City officials need to do all they can to help the 12,000 Los Angeles International Airport workers who have lost their jobs as a result of the Sept. 11 terrorist attacks. But the solution isn't to try to balance airport security with job security, no matter how wrenching the pleas of the hundreds of laid-off workers who marched on City Hall this week. Airport security tips the balance. It has to come first.
By commandeering commercial airliners to use as missiles against the World Trade Center and the Pentagon, terrorists turned a nation of frequent fliers into fearful ones. A drastic decrease in passengers led airlines to cut back schedules and lay off tens of thousands of employees nationwide, from pilots to baggage handlers.

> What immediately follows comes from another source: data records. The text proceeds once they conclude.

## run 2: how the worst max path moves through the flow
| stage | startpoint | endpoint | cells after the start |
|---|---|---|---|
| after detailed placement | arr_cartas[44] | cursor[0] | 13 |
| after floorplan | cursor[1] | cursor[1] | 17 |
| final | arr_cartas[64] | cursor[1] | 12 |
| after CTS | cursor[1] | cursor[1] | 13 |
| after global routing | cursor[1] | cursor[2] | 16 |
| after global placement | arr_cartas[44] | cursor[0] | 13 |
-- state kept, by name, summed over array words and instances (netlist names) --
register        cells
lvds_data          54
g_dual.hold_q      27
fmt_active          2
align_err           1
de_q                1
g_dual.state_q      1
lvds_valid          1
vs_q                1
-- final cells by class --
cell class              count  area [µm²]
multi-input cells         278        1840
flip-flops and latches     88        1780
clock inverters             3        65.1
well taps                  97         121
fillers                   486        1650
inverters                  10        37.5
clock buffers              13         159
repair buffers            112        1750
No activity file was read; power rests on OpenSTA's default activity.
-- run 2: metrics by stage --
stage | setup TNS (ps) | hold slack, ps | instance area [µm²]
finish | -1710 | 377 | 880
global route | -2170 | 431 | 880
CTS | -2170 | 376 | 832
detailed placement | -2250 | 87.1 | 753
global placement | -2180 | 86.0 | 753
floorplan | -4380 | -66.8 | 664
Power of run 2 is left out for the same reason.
==> src/rtl/hdlc_pkg.sv <==
// Shared types and constants for the HDLC receive deframer.
// Detector state indices address bits of the 10-bit one-hot detector state vector.
package hdlc_pkg;

  localparam int S0   = 0;
  localparam int S1   = 1;
  localparam int S2   = 2;
  localparam int S3   = 3;
  localparam int S4   = 4;
  localparam int S5   = 5;
  localparam int S6   = 6;
  localparam int ERR  = 7;
  localparam int DISC = 8;
  localparam int FLAG = 9;
  localparam int DET_W = 10;

  localparam logic [7:0] FLAG_BYTE = 8'h7E;
  // Data bits are held back by the length of the flag prefix (0111111) so a flag never reaches the assembler.
  localparam int DELAY_LEN = $bits(FLAG_BYTE) - 1;

  typedef enum logic [1:0] {
    HUNT,
    OPEN,
    DATA
  } frame_state_e;

  typedef struct packed {
    logic       sof;
    logic       eof;
    logic       err;
    logic [7:0] data;
  } fifo_entry_t;

endpackage

==> src/rtl/hdlc_bitstuff_det.sv <==
// One-hot bit-stuffing / flag / abort detector, advanced once per accepted serial bit.
// Events are decoded from the next state so they coincide with the bit that causes them.
module hdlc_bitstuff_det
  import hdlc_pkg::*;
(
  input  logic clk,
  input  logic reset,
  input  logic bit_i,
  input  logic valid_i,
  output logic flag_o,
  output logic abort_o,
  output logic data_o
);

  logic [DET_W-1:0] det_q;
  logic [DET_W-1:0] det_d;

  always_comb begin
    det_d       = '0;
    det_d[S1]   = bit_i & (det_q[S0] | det_q[DISC] | det_q[FLAG]);
    det_d[S2]   = bit_i & det_q[S1];
    det_d[S3]   = bit_i & det_q[S2];
    det_d[S4]   = bit_i & det_q[S3];
    det_d[S5]   = bit_i & det_q[S4];
    det_d[S6]   = bit_i & det_q[S5];
    det_d[ERR]  = bit_i & (det_q[S6] | det_q[ERR]);
    det_d[S0]   = ~bit_i & ~(det_q[S5] | det_q[S6]);
    det_d[DISC] = ~bit_i & det_q[S5];
    det_d[FLAG] = ~bit_i & det_q[S6];
  end

  always_ff @(posedge clk) begin
    if (reset) begin
      det_q <= DET_W'(1);
    end else if (valid_i) begin
      det_q <= det_d;
    end
  end

  // A long run of ones only aborts once; sitting in ERR is idle line.
  assign flag_o  = valid_i & det_d[FLAG];
  assign abort_o = valid_i & det_d[ERR] & ~det_q[ERR];
  assign data_o  = valid_i & (|det_d[S6:S0]);

endmodule

==> src/rtl/hdlc_rx_deframer.sv <==
// HDLC receive deframer: destuffs the serial line, delimits frames on flags and aborts,
// assembles LSB-first bytes and delivers them through a small first-word-fall-through FIFO.
module hdlc_rx_deframer
  import hdlc_pkg::*;
#(
  parameter int FIFO_DEPTH = 4,
  parameter int MIN_BYTES  = 2
) (
  input  logic       clk,
  input  logic       reset,
  input  logic       in_bit,
  input  logic       in_valid,
  output logic [7:0] out_data,
  output logic       out_sof,
  output logic       out_eof,
  output logic       out_err,
  output logic       out_valid,
  input  logic       out_ready,
  output logic       in_frame,
  output logic       overflow
);

  localparam int AW = $clog2(FIFO_DEPTH);
  localparam logic [AW:0] DEPTH_C = (AW+1)'(FIFO_DEPTH);
  localparam logic [7:0] MIN_B = 8'(MIN_BYTES);

  logic flagEv, abortEv, dataEv;

  hdlc_bitstuff_det u_det (
    .clk    (clk),
    .reset  (reset),
    .bit_i  (in_bit),
    .valid_i(in_valid),
    .flag_o (flagEv),
    .abort_o(abortEv),
    .data_o (dataEv)
  );

  frame_state_e state_q, state_d;
  logic [DELAY_LEN-1:0] dl_q, dl_d;
  logic [2:0] dlCnt_q, dlCnt_d;
  logic [6:0] asm_q, asm_d;
  logic [2:0] bitCnt_q, bitCnt_d;
  logic [7:0] pendData_q, pendData_d;
  logic pendSof_q, pendSof_d;
  logic [7:0] byteCnt_q, byteCnt_d;
  logic overflow_q, overflow_d;

  fifo_entry_t mem_q [FIFO_DEPTH];
  logic [AW-1:0] wrPtr_q, rdPtr_q;
  logic [AW:0] count_q;

  logic push, pop, canPush, writeEn, byteDone, clearPath;
  logic [7:0] newByte;
  fifo_entry_t pushEntry, head;

  assign pop     = out_valid & out_ready;
  assign canPush = (count_q < DEPTH_C) | pop;
  assign writeEn = push & canPush;

  always_comb begin
    state_d    = state_q;
    dl_d       = dl_q;
    dlCnt_d    = dlCnt_q;
    asm_d      = asm_q;
    bitCnt_d   = bitCnt_q;
    pendData_d = pendData_q;
    pendSof_d  = pendSof_q;
    byteCnt_d  = byteCnt_q;
    overflow_d = overflow_q;
    push       = 1'b0;
    pushEntry  = '0;
    byteDone   = 1'b0;
    clearPath  = 1'b0;
    newByte    = {dl_q[0], asm_q};

    if (dataEv && state_q != HUNT) begin
      dl_d = {in_bit, dl_q[DELAY_LEN-1:1]};
      if (dlCnt_q != 3'(DELAY_LEN)) begin
        dlCnt_d = dlCnt_q + 3'd1;
      end else begin
        asm_d    = {dl_q[0], asm_q[6:1]};
        bitCnt_d = bitCnt_q + 3'd1;
        byteDone = (bitCnt_q == 3'd7);
      end
    end

    case (state_q)
      HUNT: begin
        if (flagEv) begin
          clearPath = 1'b1;
          state_d   = OPEN;
        end
      end
      OPEN: begin
        if (flagEv) begin
          clearPath = 1'b1;
        end else if (abortEv) begin
          clearPath = 1'b1;
          state_d   = HUNT;
        end else if (byteDone) begin
          pendData_d = newByte;
          pendSof_d  = 1'b1;
          byteCnt_d  = 8'd1;
          state_d    = DATA;
        end
      end
      DATA: begin
        if (flagEv) begin
          push      = 1'b1;
          pushEntry = '{sof: pendSof_q, eof: 1'b1,
                        err: (bitCnt_q != 3'd0) || (byteCnt_q < MIN_B), data: pendData_q};
          clearPath = 1'b1;
          state_d   = OPEN;
        end else if (abortEv) begin
          push      = 1'b1;
          pushEntry = '{sof: pendSof_q, eof: 1'b1, err: 1'b1, data: pendData_q};
          clearPath = 1'b1;
          state_d   = HUNT;
        end else if (byteDone) begin
          push       = 1'b1;
          pushEntry  = '{sof: pendSof_q, eof: 1'b0, err: 1'b0, data: pendData_q};
          pendData_d = newByte;
          pendSof_d  = 1'b0;
          if (byteCnt_q != 8'hFF) byteCnt_d = byteCnt_q + 8'd1;
        end
      end
      default: state_d = HUNT;
    endcase

    // A dropped byte leaves the frame unrecoverable, so resynchronise on the next flag.
    if (push && !canPush) begin
      overflow_d = 1'b1;
      state_d    = HUNT;
      clearPath  = 1'b1;
    end

    if (clearPath) begin
      dl_d     = '0;
      dlCnt_d  = '0;
      asm_d    = '0;
      bitCnt_d = '0;
    end
  end

  always_ff @(posedge clk) begin
    if (reset) begin
      state_q    <= HUNT;
      dl_q       <= '0;
      dlCnt_q    <= '0;
      asm_q      <= '0;
      bitCnt_q   <= '0;
      pendData_q <= '0;
      pendSof_q  <= 1'b0;
      byteCnt_q  <= '0;
      overflow_q <= 1'b0;
    end else if (in_valid) begin
      state_q    <= state_d;
      dl_q       <= dl_d;
      dlCnt_q    <= dlCnt_d;
      asm_q      <= asm_d;
      bitCnt_q   <= bitCnt_d;
      pendData_q <= pendData_d;
      pendSof_q  <= pendSof_d;
      byteCnt_q  <= byteCnt_d;
      overflow_q <= overflow_d;
    end
  end

  always_ff @(posedge clk) begin
    if (reset) begin
      wrPtr_q <= '0;
      rdPtr_q <= '0;
      count_q <= '0;
    end else begin
      if (writeEn) wrPtr_q <= wrPtr_q + AW'(1);
      if (pop) rdPtr_q <= rdPtr_q + AW'(1);
      case ({writeEn, pop})
        2'b10:   count_q <= count_q + (AW+1)'(1);
        2'b01:   count_q <= count_q - (AW+1)'(1);
        default: count_q <= count_q;
      endcase
    end
  end

  always_ff @(posedge clk) begin
    if (writeEn) mem_q[wrPtr_q] <= pushEntry;
  end

  assign head      = mem_q[rdPtr_q];
  assign out_valid = (count_q != '0);
  assign out_data  = out_valid ? head.data : 8'h00;
  assign out_sof   = out_valid & head.sof;
  assign out_eof   = out_valid & head.eof;
  assign out_err   = out_valid & head.err;
  assign in_frame  = (state_q != HUNT);
  assign overflow  = overflow_q;

endmodule
==> config.mk <==
export PLATFORM = sky130hd
export DESIGN_NAME = hdlc_rx_deframer
export DESIGN_NICKNAME = d
export VERILOG_FILES = /design/src/rtl/hdlc_pkg.sv /design/src/rtl/hdlc_bitstuff_det.sv /design/src/rtl/hdlc_rx_deframer.sv
export SDC_FILE = /design/constraint.sdc
export NUM_CORES = 1
export LEC_CHECK = 0
export ABC_AREA = 1
export CAP_MARGIN = 20
export CORE_MARGIN = 2
export CORE_UTILIZATION = 30
export CTS_CLUSTER_DIAMETER = 40
export DETAILED_ROUTE_END_ITERATION = 16
export SLEW_MARGIN = 30
export SYNTH_ARGS = -nofsm -noshare
export SYNTH_HDL_FRONTEND = slang
export SYNTH_SLANG_ARGS = --single-unit
export TNS_END_PERCENT = 5
==> constraint.sdc <==
create_clock -name clk -period 2.9 [get_ports clk]
set_input_delay 0.58 -clock clk [delete_from_list [all_inputs] [get_ports clk]]
set_output_delay 0.58 -clock clk [all_outputs]
set_load 0.02 [all_outputs]
Word level (Yosys, flattened, before mapping)
Memories as Yosys holds them, arrays and structs flattened. A register that Yosys moved wholly into a read port is not among the register bits. Cells that the tools add are included.

Add/sub/neg operators: 7. $mul: 0. Divide/modulo/power cells: 0. Order comparisons: 2. Eq/ne operators: 19. Shift-type cells: 0. Multiplexer cells: 55. Bitwise gates (word level): 29. Reduce and logical (&&, ||, !) cells: 22.

Operator list (number): 8-bit two-way mux (8); 11-bit two-way mux (4); 7-bit two-way mux (5); 1-bit bitwise AND (19); 1-bit two-way mux (18); 2-bit two-way mux (9); 3-bit two-way mux (6); 2-bit != test (second input constant) (8); 8-bit one-hot mux with 2 select lines (1); 5-bit AND reduction (2); 2-bit nonzero test (5); 3-bit by 1-bit adder with 3-bit output (second input constant) (3); 3-bit != test (second input constant) (3); 9-bit AND reduction (1); 8-bit by 1-bit adder with 8-bit output (second input constant) (1); 8-bit by 2-bit < comparator with 1-bit output (second input constant) (1); 4-bit != test (second input constant) (2); 8-bit != test (second input constant) (1); 8-bit AND reduction (1); 7-bit OR reduction (1); 2-bit one-hot mux with 3 select lines (1); 3-bit one-hot mux with 2 select lines (1); 3-bit AND reduction (2); 3-bit nonzero test (2); other kinds (15) (29).

Register bits: 57. Bits in latches: 0. Bits in writable memories: 44. ROM bits: 0. Output and inout bits: 14. Logic and storage cells: 148. Memories kept: 1.

Memories: mem_q (depth 4, bits a word 11, rd ports 1, clocked after memory_dff 1, write ports 1, RTL line hdlc_rx_deframer.sv:49) `fifo_entry_t mem_q [FIFO_DEPTH];`.

Logic depth before layout (Yosys ltp)
Depth in word-level cells: 15. Depth in mapped cells: 15.

Modules after synthesis
From an unflattened synthesis, not the netlist that was laid out.

Cell total of the unflattened synthesis: 568. Area, all modules: 4803.4 um2.

By module, submodules not included: hdlc_rx_deframer (times used 1, cells each 511, area each 4370.4 um2); hdlc_bitstuff_det (times used 1, cells each 57, area each 432.9 um2).

Worst setup path after synthesis
Ideal clock, no wire load.

Path type: input to register. Start: input in_bit. End: register count_q[2]. Setup time: 0.124 ns. Data arrival time: 2.383 ns. Data required time: 2.776 ns. Slack: 0.393 ns. Cell stages on the path: 15. Buffers on the path: 1. Cells stage by stage: buf_6 -> nand2_1 -> nand2_1 -> nor2_2 -> nand3_2 -> nand4_2 -> nand2_4 -> o21ai_2 -> ha_1 -> inv_1 -> fa_1 -> a21oi_1 -> o21ai_0 -> o21ai_0 -> a21oi_1.

Word-level cells in the longest chain between the ends: 13. Elaborated cells on any way between the ends: 26.

Ends and longest elaborated chain: start, declared (RTL line hdlc_rx_deframer.sv:11) `input logic in_bit,`; 1-bit NOT (RTL line hdlc_bitstuff_det.sv:27, hdlc_bitstuff_det.sv:29); 1-bit bitwise AND (RTL line hdlc_bitstuff_det.sv:27) `det_d[S0] = ~bit_i & ~(det_q[S5] | det_q[S6]);`; 7-bit OR reduction (RTL line hdlc_bitstuff_det.sv:43) `assign data_o = valid_i & (|det_d[S6:S0]);`; 1-bit bitwise AND (RTL line hdlc_bitstuff_det.sv:43); 1-bit logical AND (RTL line hdlc_rx_deframer.sv:77) `if (dataEv && state_q != HUNT) begin`; 1-bit two-way mux (RTL line hdlc_rx_deframer.sv:77); 1-bit two-way mux (RTL line hdlc_rx_deframer.sv:120) `end else if (byteDone) begin`; 1-bit two-way mux (RTL line hdlc_rx_deframer.sv:115) `end else if (abortEv) begin`; 1-bit two-way mux * (RTL line hdlc_rx_deframer.sv:109) `if (flagEv) begin`; 1-bit two-way mux * (RTL line hdlc_rx_deframer.sv:88) `case (state_q)`; 1-bit bitwise AND * (RTL line hdlc_rx_deframer.sv:59) `assign writeEn = push & canPush;`; 2-bit by 1-bit equality test with 1-bit output or 2-bit equality test (tied branches) (RTL line hdlc_rx_deframer.sv:178) `case ({writeEn, pop})`; 3-bit one-hot mux with 2 select lines or 2-bit nonzero test (tied branches); end signal, assigned (RTL line hdlc_rx_deframer.sv:179) `2'b10: count_q <= count_q + (AW+1)'(1);`; end signal, assigned (RTL line hdlc_rx_deframer.sv:180) `2'b01: count_q <= count_q - (AW+1)'(1);`; end signal, assigned (RTL line hdlc_rx_deframer.sv:181) `default: count_q <= count_q;`; end, declared (RTL line hdlc_rx_deframer.sv:51) `logic [AW:0] count_q;`.

Mark *: on every way between the ends. The rest lies on a longest branch, timed or not. A chain may end at the register's enable or synchronous reset.

==> results.json <==
{
  "busiest_layer": "met2",
  "final_layout_size_suffix_gt1_share_pct": 14.1,
  "finalHoldViolCount": 0,
  "tightest_slew_ns": 0.741,
  "cts_root_buf": "clkbuf_16",
  "setup_viol": 0,
  "place.gp.congestion": 0.815,
  "die_h_microns": 131,
  "fmax_mhz": 370,
  "viasPerCell": 4.62,
  "area_delta_synth_final_pct": 16.3,
  "synth_nets": 559,
  "grt_overflow_total": 0,
  "drt_iter0_drc": 264,
  "cts_resized": 0,
  "met3_usage_pct": 3.30,
  "regArea_sq_mm": 0.00250,
  "finalMaxSlewViolations": 0,
  "hold_buffers": 0,
  "layout.nets": 584,
  "htreeDepth": 3,
  "yosysMostFrequentCell": "nor2_1",
  "p_total_mw": 2.81,
  "crit_slowest_cell": "clkdlybuf4s50_1",
  "drc": 0,
  "synth_top_cell_by_area": "edfxtp_1",
  "path_cells": "buf_4 > nor2_1 > nor2_1 > o21ai_0 > a21oi_1 > clkdlybuf4s50_1",
  "synth-seq-cells": 103,
  "synthCells": 537,
  "status": "complete, no violations",
  "relSlewSlack_pct": 50.6,
  "nFillCells": 1574,
  "met1_usage_pct": 14.7,
  "wirelength_mm": 9.86,
  "fp.coreArea_sq_mm": 0.0158,
  "first_global_vias": 3508,
  "dr_total_vias": 3619,
  "crit_top_cell": "nor2_1",
  "synth_top_area_share_pct": 27.3,
  "clock_latency_ns": 0.36,
  "cts-buffers-inserted": 9,
  "ys_seq_area_share_pct": 51.8,
  "clk_pin_slew_worst_paths_ns": 0.08,
  "worst-setup-path-type": "reg2out",
  "fin_crit_sh_pct": 93.3,
  "worstPathMaxFanout": 20,
  "wl_per_cell_microns": 12.6,
  "post_cts_buffers": 0,
  "antenna_found_initial": 0,
  "rows": 46,
  "startpoint_type": "register",
  "grt_max_degree": 32,
  "multi_input_area_sq_mm": 0.00200,
  "cts_num_sinks": 103,
  "worst_hold_slack_ns": 0.456,
  "cap_violations": 0,
  "start_util_pct": 30.5,
  "synth_flop_cell": "dfxtp_1",
  "rsz0062_at_grt": "no",
  "ant_nets": 0,
  "io_buffer_count": 18,
  "yosysWarnings": 0,
  "critical_path_arrival_ns": 2.13,
  "groute.layer.met2.usage_pct": 21.3,
  "timing.final.crit_period_ns": 2.71,
  "async_reset_ff_share_pct": 0,
  "syn_area_sq_mm": 0.00483,
  "die_x_microns": 131,
  "ios": 19,
  "antennaDiodeCount": 0,
  "finClkSkew_ns": 0.0129,
  "ys_top_cells_by_count": "nor2_1 (75), nand2_1 (64), a21oi_1 (59), dfxtp_1 (59), inv_1 (57)",
  "cpPeakStageDelay_ns": 0.64,
  "dp_hpwl_mm": 6.64,
  "ys_types": 41,
  "synth_edf_count": 44,
  "grtUsageTotal_pct": 12.3,
  "ys_top_cells_by_area": "edfxtp_1 (27%), dfxtp_1 (24%), a21oi_1 (6.1%)",
  "min_path_type": "reg2reg",
  "cts_buffer_depth": 2,
  "drt_pre_antenna_iters": 4,
  "die-area_sq_mm": 0.0171,
  "leakage_nw": 2.04,
  "cts_tree": "yes",
  "synth.avg_cell_area_sq_um": 9.00,
  "irDropWorstVdd_mv": 0.264,
  "grt_pass1_wl_mm": 16.5,
  "end_kind": "output pin",
  "cp_data_required_time_ns": 2.32,
  "powerDensity_mw_per_mm2": 501
}
cell type report:
cell class                      count  share of cell area (%)
Multi-Input combinational cell    351                    35.5
Timing Repair Buffer               36                    5.61
Sequential cell                   103                    44.5
Clock buffer                        9                    4.01
Inverter                           61                    4.19
Clock inverter                      7                    1.36
Tap cell                          216                    4.81
flip-flops by register name, indices dropped and copies added, names as in the netlist, 2 cells and up, named ones only:
name	count
pendData_q	8
wrPtr_q	2
bitCnt_q	3
dl_q	7
asm_q	7
u_det.det_q	10
rdPtr_q	2
byteCnt_q	8
count_q	3
dlCnt_q	3
mem_q	44
state_q	2
cell usage in the layout (no fill, tap or decap), drive strengths merged:
cell type and count:
clkdlybuf4s50 18, ha 16, edfxtp 44, nand2 71
buf 18, nor3b 1, a21oi 70, xnor2 2
dfxtp 59, inv 64, xor2 4, nor3 2
clkbuf 9, o21ai 49, o211ai 4, fa 1
and2 2, nor2 92, nand3 16, clkinvlp 1
clkinv 3, nand4 8, nor4 1, a41oi 1
o2111ai 11
report_power, final:
group,switching (mW),internal (mW)
combinational,0.0562,0.0290
clock,0.602,0.616
sequential,0.00579,1.51
cell families after synthesis:
family	synth area share [%]
AO/OA/AOI/OAI	16.4
XOR/XNOR	1.09
adder cells (fa/ha/maj)	4.55
buffers and inverters	6.96
flip-flops	51.8
AND/OR/NAND/NOR	19.2
routing by layer:
metal  vias up  routed length, microns
met2        78                    4780
li1       1849                       -
met1      1681                    4610
met3        11                     374
met4         0                      90
met5         -                       0
stage by stage:
step                setup slack, ns  instances  TNS [ns]  util (%)  cell area [sq um]
finish                        0.195        783         0      35.5               5620
global placement             -0.103        767    -0.103      33.6               5320
floorplan                     0.393        537         0         -               4830
global route                0.00555        783         0      35.5               5620
detailed placement          -0.0958        767   -0.0958      33.6               5320
CTS                           0.122        783         0      35.5               5620
path summary, 6_finish.rpt:
path / startpoint / end / slack [ns] / cells past startpoint
max: register / out_data[7] / 0.19 / 6
min: overflow / overflow / 0.46 / 2
max reg2reg: dlCnt_q[0] / count_q[2] / 0.53 / 14
min reg2reg: overflow / overflow / 0.46 / 2
worst max-delay path: cells and delay by family (launching register included):
kind | cells | cell delay (ns)
buffers and inverters | 2 | 0.92
flip-flops | 1 | 0.43
AO/OA/AOI/OAI | 2 | 0.27
AND/OR/NAND/NOR | 2 | 0.17
No activity file was read; power rests on OpenSTA's default activity.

Tight new security measures ordered by the Federal Aviation Administration led to other job losses. Eliminating curbside check-in cost skycaps their jobs. Barring anyone without a ticket from passing security checkpoints meant less business for restaurants, gift shops and newsstands. At LAX, a ban on parked cars within 300 feet of a terminal has shut down the parking garages next to the central terminals and put 350 parking lot attendants and cashiers out of work.
Mayor James K. Hahn wants LAX commissioners to apply for a waiver to reopen the parking garages and lift a ban on private cars.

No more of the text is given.